Functional analysis of the validamycin biosynthetic gene cluster and engineered production of validoxylamine A

Abstract

A 45 kb DNA sequencing analysis from Streptomyces hygroscopicus 5008 involved in validamycin A (VAL-A) biosynthesis revealed 16 structural genes, 2 regulatory genes, 5 genes related transport, transposition/integration or tellurium resistance; another 4 genes had no obvious identity. The VAL-A biosynthetic pathway was proposed, with assignment of the required genetic functions confined to the sequenced region. A cluster of eight reassembled genes was found to support VAL-A synthesis in a heterologous host, S. lividans 1326. In vivo inactivation of the putative glycosyltransferase gene (valG) abolished the final attachment of glucose for VAL production and resulted in accumulation of the VAL-A precursor, validoxylamine, while the normal production of VAL-A could be restored by complementation with valG. The role of valG in the glycosylation of validoxylamine to VAL-A was demonstrated in vitro by enzymatic assay.

Figure 1

Valienamine-containing C₇N Aminocyclitols and Proposed Biosynthetic Pathways to VAL-And Acarbose. (A) Chemical structures of VAL-A, acarbose and pyralomicin 1a. Dashed-boxed regions show the cyclitol moiety shared by all three compounds. (B) Previously proposed biosynthetic pathways to VAL-A [9] and acarbose [14, 15].

Figure 2

Cloning Strategy for Sequencing and Genetic Organization of val Gene Cluster. (A) Cloning strategy for sequencing of the 45 kb region. B: BamHI; C: ClaI; E: EcoRI. (B) Genetic organization of the val gene cluster.

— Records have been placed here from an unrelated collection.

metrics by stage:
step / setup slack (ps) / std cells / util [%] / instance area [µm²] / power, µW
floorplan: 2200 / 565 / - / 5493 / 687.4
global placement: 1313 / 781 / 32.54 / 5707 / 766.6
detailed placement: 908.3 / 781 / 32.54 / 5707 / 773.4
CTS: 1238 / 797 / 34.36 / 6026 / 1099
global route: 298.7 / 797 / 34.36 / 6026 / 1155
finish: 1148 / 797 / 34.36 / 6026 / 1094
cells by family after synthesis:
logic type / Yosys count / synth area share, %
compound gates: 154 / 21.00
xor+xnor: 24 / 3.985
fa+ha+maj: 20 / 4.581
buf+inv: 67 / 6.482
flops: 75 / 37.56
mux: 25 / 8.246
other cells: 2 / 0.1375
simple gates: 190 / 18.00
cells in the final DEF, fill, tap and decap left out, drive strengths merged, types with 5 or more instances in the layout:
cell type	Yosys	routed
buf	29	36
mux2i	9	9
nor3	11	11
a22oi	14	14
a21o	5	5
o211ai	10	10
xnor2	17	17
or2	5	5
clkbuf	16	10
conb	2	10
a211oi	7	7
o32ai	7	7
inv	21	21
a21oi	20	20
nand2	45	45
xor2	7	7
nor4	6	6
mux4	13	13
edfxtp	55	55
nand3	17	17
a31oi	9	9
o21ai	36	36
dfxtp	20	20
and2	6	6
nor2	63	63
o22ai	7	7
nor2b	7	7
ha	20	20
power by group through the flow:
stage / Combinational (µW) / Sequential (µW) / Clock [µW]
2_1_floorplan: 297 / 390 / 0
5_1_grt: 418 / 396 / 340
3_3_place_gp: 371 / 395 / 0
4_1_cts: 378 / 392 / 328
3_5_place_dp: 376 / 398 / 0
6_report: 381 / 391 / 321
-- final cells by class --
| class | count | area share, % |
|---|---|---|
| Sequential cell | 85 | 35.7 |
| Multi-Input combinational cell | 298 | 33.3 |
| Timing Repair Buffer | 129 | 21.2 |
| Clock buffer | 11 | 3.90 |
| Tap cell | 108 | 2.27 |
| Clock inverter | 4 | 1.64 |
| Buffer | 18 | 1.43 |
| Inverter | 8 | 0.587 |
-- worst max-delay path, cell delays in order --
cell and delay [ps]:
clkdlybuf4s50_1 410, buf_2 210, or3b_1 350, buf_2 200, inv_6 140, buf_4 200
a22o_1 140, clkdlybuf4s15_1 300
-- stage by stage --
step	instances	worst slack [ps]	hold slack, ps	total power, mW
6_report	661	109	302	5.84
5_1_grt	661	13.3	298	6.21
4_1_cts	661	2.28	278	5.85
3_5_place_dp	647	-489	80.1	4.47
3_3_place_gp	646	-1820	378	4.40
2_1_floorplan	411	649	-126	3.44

Genes proposed to be involved in validamycin biosynthesis are indicated as black arrows. The previously sequenced 6.0 kb BamHI fragment was indicated by double-arrowed line.

Figure 3

Heterologous Production of Validoxylamine A and VAL-A (A) Reassembly of valABCKLMN and MS analysis (MS₁). PermE*, the un-mutated promoter of the erythromycin resistance gene; E, EcoRI; Fragmentation of validoxylamine A (m/z 336.1) yields validamine (m/z 178.1) (MS₂). (B) Co-expression of valABCKLMN and valG and MS detection (MS₁). Fragmentation of VAL-A (m/z 498.2) generates validoxylamine A (m/z 336.1) and validamine (m/z 178.1) (MS₂).

Figure 4

Inactivation and complementation of glycosyltransferase valG. (A) Schematic representation of the replacement of an 806 bp internal fragment of valG with the 1.4 kb aac(3)IV. In shuttle plasmid pJTU609, aac(3)IV was inserted between the 2.4 kb and 1.0 kb genomic fragments originally flanking the deleted 806 bp region. While wild-type S. hygroscopicus should give a 2.1 kb PCR-amplified product, mutant LL-1 should yield a 1.5 kb product using a pair of primers, ValG2-F and ValG2-R. (B) PCR analysis of wild-type S. hygroscopicus and mutant LL-1. (C) Bioassay comparison between the wild-type (left), LL-1 (middle) and LL-101 (right). LL-101 is the derivative of LL-1 harboring shuttle plasmid pJTU612 with valG. (D) HPLC profiles of the standards, wild-type, LL-1 and LL-101. The retention time of VAL-A is 9.7 min and that of validoxylamine A is 6.5 min.

Figure 5

Heterologous Expression of valG and Characterization of the Glycosyltransferase. (A) SDS-PAGE analysis of ValG protein: 1. molecular weight marker, 2. soluble protein of extract of E. coli BL21Gold(DE3)pLysS/valG before induction, 3. total protein of extract of E. coli BL21Gold(DE3)pLysS/valG after induction with IPTG, 4. soluble protein of line 3, 5. purified his-tagged ValG. (B) TLC analysis of ValG reaction (silica gel, solvent system: nPrOH:AcOH:H₂O = 4:1:1); R: validoxylamine A standard, U: ValG reaction using UDP-glucose as glucosyl donor, G: ValG reaction using GDP-glucose as glucosyl donor, A: ValG reaction using ADP-glucose as glucosyl donor, T: ValG reaction using TDP-glucose as glucosyl donor. (C) Conversion scheme of validoxylamine A to VAL-A catalyzed by ValG.

Figure 6

Proposed Biosynthetic Pathway to VAL-A.